::: INFORMATION
### src/rtl/zbt_pkg.sv
package zbt_pkg;

    typedef enum logic [1:0] {
        PH_IDLE  = 2'd0,
        PH_READ  = 2'd1,
        PH_WRITE = 2'd2
    } phase_e;

endpackage

### src/rtl/zbt_cmd_reg.sv
module zbt_cmd_reg
    import zbt_pkg::*;
#(
    parameter int AW    = 6,
    parameter int LANES = 4
) (
    input  logic             clk,
    input  logic             rst_n,
    input  logic             clk_en_n,
    input  logic             cs_a_n,
    input  logic             cs_b,
    input  logic             cs_c_n,
    input  logic             wr_n,
    input  logic [LANES-1:0] lane_wr_n,
    input  logic [AW-1:0]    addr,
    output phase_e           phase,
    output logic [AW-1:0]    cur_addr,
    output logic [LANES-1:0] cur_mask
);

    logic   selected;
    phase_e phase_nxt;

    assign selected = !cs_a_n && cs_b && !cs_c_n;

    always_comb begin
        phase_nxt = phase;
        unique case (phase)
            PH_IDLE, PH_READ, PH_WRITE: begin
                if (!selected)  phase_nxt = PH_IDLE;
                else if (wr_n)  phase_nxt = PH_READ;
                else            phase_nxt = PH_WRITE;
            end
            default: phase_nxt = PH_IDLE;
        endcase
    end

    always_ff @(posedge clk or negedge rst_n) begin
        if (!rst_n) begin
            phase    <= PH_IDLE;
            cur_addr <= '0;
            cur_mask <= '0;
        end else if (!clk_en_n) begin
            phase <= phase_nxt;
            if (selected) begin
                cur_addr <= addr;
                cur_mask <= ~lane_wr_n;
            end
        end
    end

    a_r2_stall_holds: assert property (@(posedge clk) disable iff (!rst_n)
        clk_en_n |=> ($stable(phase) && $stable(cur_addr) && $stable(cur_mask)));

    a_r10_deselect_idle: assert property (@(posedge clk) disable iff (!rst_n)
        (!clk_en_n && !(!cs_a_n && cs_b && !cs_c_n)) |=> (phase == PH_IDLE));

    a_r8_write_phase: assert property (@(posedge clk) disable iff (!rst_n)
        (!clk_en_n && !cs_a_n && cs_b && !cs_c_n && !wr_n) |=> (phase == PH_WRITE));

endmodule

### src/rtl/zbt_wr_buffer.sv
module zbt_wr_buffer #(
    parameter int AW     = 6,
    parameter int LANES  = 4,
    parameter int LANE_W = 9,
    localparam int DW    = LANES * LANE_W
) (
    input  logic             clk,
    input  logic             rst_n,
    input  logic             load,
    input  logic [AW-1:0]    ld_addr,
    input  logic [LANES-1:0] ld_mask,
    input  logic [DW-1:0]    ld_data,
    output logic             pend_vld,
    output logic [AW-1:0]    pend_addr,
    output logic [LANES-1:0] pend_mask,
    output logic [DW-1:0]    pend_data,
    output logic             commit
);

    // The previous entry goes to the array on the same edge a new one arrives.
    assign commit = load && pend_vld;

    always_ff @(posedge clk or negedge rst_n) begin
        if (!rst_n) begin
            pend_vld  <= 1'b0;
            pend_addr <= '0;
            pend_mask <= '0;
            pend_data <= '0;
        end else if (load) begin
            pend_vld  <= 1'b1;
            pend_addr <= ld_addr;
            pend_mask <= ld_mask;
            pend_data <= ld_data;
        end
    end

    a_r7_capture_sets_pending: assert property (@(posedge clk) disable iff (!rst_n)
        load |=> pend_vld);

    a_r11_pending_only_after_load: assert property (@(posedge clk) disable iff (!rst_n)
        (!pend_vld && !load) |=> !pend_vld);

endmodule

### src/rtl/zbt_store.sv
module zbt_store #(
    parameter int AW     = 6,
    parameter int LANES  = 4,
    parameter int LANE_W = 9,
    localparam int DEPTH = 1 << AW,
    localparam int DW    = LANES * LANE_W
) (
    input  logic             clk,
    input  logic             we,
    input  logic [AW-1:0]    waddr,
    input  logic [LANES-1:0] wmask,
    input  logic [DW-1:0]    wdata,
    input  logic [AW-1:0]    raddr,
    output logic [DW-1:0]    rdata
);

    for (genvar g = 0; g < LANES; g++) begin : g_lane
        logic [LANE_W-1:0] cells [DEPTH];

        always_ff @(posedge clk) begin
            if (we && wmask[g])
                cells[waddr] <= wdata[g*LANE_W +: LANE_W];
        end

        assign rdata[g*LANE_W +: LANE_W] = cells[raddr];
    end

endmodule

### src/rtl/zbt_sram.sv
module zbt_sram
    import zbt_pkg::*;
#(
    parameter int DEPTH  = 64,
    parameter int LANES  = 4,
    parameter int LANE_W = 9,
    localparam int AW    = $clog2(DEPTH),
    localparam int DW    = LANES * LANE_W
) (
    input  logic             clk,
    input  logic             rst_n,
    input  logic             clk_en_n,
    input  logic             cs_a_n,
    input  logic             cs_b,
    input  logic             cs_c_n,
    input  logic             wr_n,
    input  logic [LANES-1:0] lane_wr_n,
    input  logic [AW-1:0]    addr,
    input  logic             drv_en_n,
    input  logic [DW-1:0]    dq_i,
    output logic [DW-1:0]    dq_o,
    output logic             dq_oe
);

    phase_e           phase;
    logic [AW-1:0]    cur_addr;
    logic [LANES-1:0] cur_mask;
    logic             load;
    logic             pend_vld;
    logic [AW-1:0]    pend_addr;
    logic [LANES-1:0] pend_mask;
    logic [DW-1:0]    pend_data;
    logic             commit;
    logic [DW-1:0]    arr_word;
    logic [DW-1:0]    fwd_word;
    logic             pend_hit;

    zbt_cmd_reg #(.AW(AW), .LANES(LANES)) u_cmd (
        .clk       (clk),
        .rst_n     (rst_n),
        .clk_en_n  (clk_en_n),
        .cs_a_n    (cs_a_n),
        .cs_b      (cs_b),
        .cs_c_n    (cs_c_n),
        .wr_n      (wr_n),
        .lane_wr_n (lane_wr_n),
        .addr      (addr),
        .phase     (phase),
        .cur_addr  (cur_addr),
        .cur_mask  (cur_mask)
    );

    // Write data is taken on the enabled edge that closes a write data cycle.
    assign load = !clk_en_n && (phase == PH_WRITE);

    zbt_wr_buffer #(.AW(AW), .LANES(LANES), .LANE_W(LANE_W)) u_buf (
        .clk       (clk),
        .rst_n     (rst_n),
        .load      (load),
        .ld_addr   (cur_addr),
        .ld_mask   (cur_mask),
        .ld_data   (dq_i),
        .pend_vld  (pend_vld),
        .pend_addr (pend_addr),
        .pend_mask (pend_mask),
        .pend_data (pend_data),
        .commit    (commit)
    );

    zbt_store #(.AW(AW), .LANES(LANES), .LANE_W(LANE_W)) u_store (
        .clk   (clk),
        .we    (commit),
        .waddr (pend_addr),
        .wmask (pend_mask),
        .wdata (pend_data),
        .raddr (cur_addr),
        .rdata (arr_word)
    );

    assign pend_hit = pend_vld && (pend_addr == cur_addr);

    for (genvar g = 0; g < LANES; g++) begin : g_fwd
        assign fwd_word[g*LANE_W +: LANE_W] = (pend_hit && pend_mask[g])
            ? pend_data[g*LANE_W +: LANE_W]
            : arr_word[g*LANE_W +: LANE_W];
    end

    always_comb begin
        dq_o  = '0;
        dq_oe = 1'b0;
        unique case (phase)
            PH_READ: begin
                dq_oe = !drv_en_n;
                dq_o  = drv_en_n ? '0 : fwd_word;
            end
            PH_WRITE: begin
                dq_oe = 1'b0;
            end
            default: begin
                dq_oe = 1'b0;
            end
        endcase
    end

    a_r9_commit_needs_pending: assert property (@(posedge clk) disable iff (!rst_n)
        commit |-> (pend_vld && phase == PH_WRITE));

endmodule

### config.mk
export PLATFORM = sky130hd
export DESIGN_NAME = zbt_sram
export DESIGN_NICKNAME = d
export VERILOG_FILES = /design/src/rtl/zbt_pkg.sv /design/src/rtl/zbt_cmd_reg.sv /design/src/rtl/zbt_wr_buffer.sv /design/src/rtl/zbt_store.sv /design/src/rtl/zbt_sram.sv
export SDC_FILE = /design/constraint.sdc
export NUM_CORES = 2
export LEC_CHECK = 0
export BUFFER_PORTS_ARGS = -buffer_cell sky130_fd_sc_hd__buf_2
export CORE_MARGIN = 4
export CORE_UTILIZATION = 30
export DETAILED_ROUTE_END_ITERATION = 10
export PLACE_DENSITY_LB_ADDON = 0.2
export RECOVER_POWER = 100
export SLEW_MARGIN = 30
export SYNTH_ARGS = -nofsm -noshare
export SYNTH_HDL_FRONTEND = slang
export SYNTH_HIERARCHICAL = 1
export SYNTH_SLANG_ARGS = --single-unit
### constraint.sdc
create_clock -name clk -period 3.1 [get_ports clk]
set_clock_uncertainty 0.1 [all_clocks]
set_input_delay 0.31 -clock clk [delete_from_list [all_inputs] [get_ports clk]]
set_output_delay 0.31 -clock clk [all_outputs]
set_load 0.01 [all_outputs]
==> impl_metrics.csv <==
group,metric,value,unit
cells_and_area,area_growth,25.46,%
yosys,ys_seq_area_share,77.28,%
yosys,postSynthCellCount,4300,
detailed_routing,post_drt_via_cell_ratio,5.167,
placed_design,dpl.hpwl,201300,um
global_route,grt_pass1_vias,48989,
yosys,netlist_area,0.09144,mm2
cts,cts_buffers,278,
yosys,async_flop_share,2.497,%
sta,fmax,232.8,MHz
yosys,yosysMostFrequentCell,"edfxtp_1",
power_and_ir_drop,vdd_ir_drop_max,0.5798,mV
global_route,grtUsageTotal,18.73,%
yosys,ys_types,48,
detailed_routing,drtIter0Drc,5796,
global_route,antenna_found_initial,25,
yosys,synth_ff_type,"edfxtp_1",
setup_path,required,2.69,ns
global_route,grt_max_degree,66,
global_route,grt_pass1_wl,410700,um
setup_path,worst_path_largest_cell_delay,0.51,ns
cts,cts.reportedPaths.clkPinSlew,0.06,ns
sta,fin_crit,4.295,ns
cells_and_area,nets,5428,
floorplanning,rows,202,
detailed_routing,vias,49360,
setup_path,worstPathMaxFanout,16,
setup_path,crit_arrival,3.89,ns
cts,clkLatencyLatePin,0.91,ns
cts,cts-htree-levels,5,
yosys,synth_area_per_cell,21.27,um2
yosys,synth_common_cells,"edfxtp_1 (2304), mux4_2 (564), nor2_1 (296)",
setup_path,cp_slowest_cell,"dfrtp_4",
global_route,overflow,0,
sta,max-slew-margin-rel,-39.91,%
cts,cts_tree,"done",
yosys,synth_warnings,6,
yosys,yosys.area.top_type,"edfxtp_1",
setup_path,critPathKind,"reg2out",
hold_path,hp-class,"in2reg",
detailed_routing,wl_per_cell,31.75,um
yosys,synth_fp_nets,4354,
sta,drv_slew,727,
placed_design,place_congestion,0.8531,
setup_path,start_kind,"register",
sta,finalWorstSetupSlack,-1.195,ns
placed_design,numPlacedInstances,8902,
detailed_routing,wl,303300,um
detailed_routing,ant_nets,0,
detailed_routing,drc,0,
setup_path,crit_path_cell_trace,"buf_12 -> buf_8 -> buf_6 -> buf_12 -> mux4_2 -> o22ai_1 -> buf_4 -> nor4_2 -> buf_4 -> a2bb2oi_2 -> nand2_2 -> mux2i_4 -> buf_6 -> buf_2",
status,violations,"max-capacitance violations, max-slew violations, negative setup slack",
cts,clkSinkCount,2363,
yosys,synth-seq-cells,2363,
floorplanning,start_util,30.18,%
sta,period_share,138.6,%
cells_and_area,seq_area,0.07070,mm2
sta,worst_slew_pin_slew,2.099,ns
detailed_routing,drtPass1Iterations,9,
cells_and_area,drive_gt1_share,38.60,%
yosys,synth_top_area_share,75.66,%
setup_path,cp-end-kind,"output pin",
power_and_ir_drop,p_leak,37.30,nW
placed_design,port_buffers,90,
setup_path,crit_family,"buffers and inverters",
yosys,yosys-top-cells-area,"edfxtp_1 (76%), mux4_2 (14%), dfrtp_1 (1.6%)",
sta,hold_viol,0,
cts,clockBufferDepth,4,
power_and_ir_drop,finalPower,87.98,mW
sta,setup_violations,37,
sta,rsz0062_at_grt,"yes",
cts,cts_root_buffer,"clkbuf_16",
floorplanning,io_pins,91,
power_and_ir_drop,powerDensity,766.9,mW/mm2
floorplanning,dieWidth,560.1,um
cells_and_area,fill_cells,27534,
setup_path,cp_num_buf_inv,8,
status,outcome,"complete, but fails checks",
floorplanning,die_h,560.1,um
cells_and_area,multi_input_area,0.02092,mm2
floorplanning,dieArea,0.3137,mm2
cells_and_area,fin_cells,9553,
yosys,synth_enable_flop_cells,2304,
run,cap_violations,14,
floorplanning,core,0.3030,mm2
==> per-stage QoR <==
step,area (um2),utilization [%],hold WS [ns],setup slack [ns],TNS (ns)
2_1_floorplan,91440,-,-0.08559,0.4302,0
3_3_place_gp,103000,33.97,0.2968,-0.9668,-16.62
5_1_grt,114700,37.85,0.04951,-1.285,-44.01
3_5_place_dp,103000,33.97,0.2979,-0.9395,-14.14
4_1_cts,112800,37.24,0.01332,-1.301,-42.70
6_report,114700,37.86,0.08920,-1.195,-38.43
==> cell families (layout without fill, tap and decap cells) <==
logic type      after synthesis  count (layout)  synth area share (%)
simple gates                597             597                 2.765
buf+inv                     263            1525                 1.372
compound gates              307             307                 2.254
flops                      2363            2363                 77.28
mux                         764             764                 16.28
other cells                   0              13                     0
xor+xnor                      6               6               0.05747
==> placed cells by master (no fill, tap or decap), types with 18 or more instances in the layout <==
master	instances
nand2_1	175
dfrtp_1	42
edfxtp_1	2304
dlygate4sd3_1	76
clkinv_2	35
a21oi_1	29
o21ai_0	18
clkbuf_1	71
mux4_2	564
mux2i_1	93
buf_4	661
buf_2	69
o22ai_2	29
o22ai_1	111
buf_6	63
nor2_1	292
clkinv_1	61
buf_12	98
mux2_1	18
mux2_2	50
clkbuf_16	300
clkbuf_2	34
==> layout make-up <==
class	instances	share of cell area, %
diodes	13	0.02836
clock buffers	352	6.536
clock inverters	116	0.6468
inverters	8	0.02618
multi-input cells	1674	18.24
flip-flops and latches	2363	61.63
well taps	3978	4.339
repair buffers	1049	8.559
==> worst reg2reg max path: cells and delay by family (launching register included) <==
family / cells / cell delay [ns]
buf+inv: 2 / 1.89
flops: 1 / 0.71
mux: 1 / 0.34
==> timing repair <==
item / CTS / global route
pin swaps: 7 / 54
hold buffers: 77 / 0
gates resized for setup: 156 / 220
endpoints found under the hold margin: 108 / 0
setup buffers: 4 / 83
setup endpoints to repair: 36 / 36
gates cloned: 1 / 13
==> registers in the layout, indices dropped and copies added, names as in the netlist <==
register              flops
u_store/g_lane.cells   2304
u_cmd/cur_mask            4
u_buf/pend_addr           6
u_buf/pend_vld            1
u_buf/pend_mask           4
u_buf/pend_data          36
u_cmd/phase               2
u_cmd/cur_addr            6
==> layer usage <==
metal  vias up  routed length, um  track usage (%)
li1      20081                  -                -
met1     26772             130100            26.62
met2      2017             138000            28.59
met3       475              23760            3.842
met4        15              11300            6.517
met5         -                124                0
==> power breakdown <==
| part | switching, mW | internal [mW] |
|---|---|---|
| Combinational | 11.1 | 7.80 |
| Clock | 12.5 | 17.6 |
| Sequential | 0.788 | 38.2 |
| Total | 24.4 | 63.6 |
==> final timing paths <==
path / cells past startpoint / slack [ns] / from / to
worst max-delay path: 14 / -1.20 / u_cmd/cur_addr[0] / dq_o[29]
worst min-delay path: 3 / 0.09 / dq_i[0] / u_buf/pend_data[0]
worst max register to register: 3 / 0 / u_buf/pend_data[26] / u_buf/pend_data[26]
worst min register to register: 1 / 0.42 / u_cmd/cur_mask[0] / u_buf/pend_mask[0]
max in group asynchronous: 4 / -0.02 / rst_n / u_cmd/cur_addr[3]
min in group asynchronous: 4 / 1.05 / rst_n / u_cmd/cur_mask[2]
Power figures use the tool's default switching activity.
::::::
• TASK REQUIREMENTS:
Lines holding the word "decap" in the entries above are the ones to pull out. Copy them all.

• SOLUTION TO THIS EXERCISE:
==> cell families (layout without fill, tap and decap cells) <==
==> placed cells by master (no fill, tap or decap), types with 18 or more instances in the layout <==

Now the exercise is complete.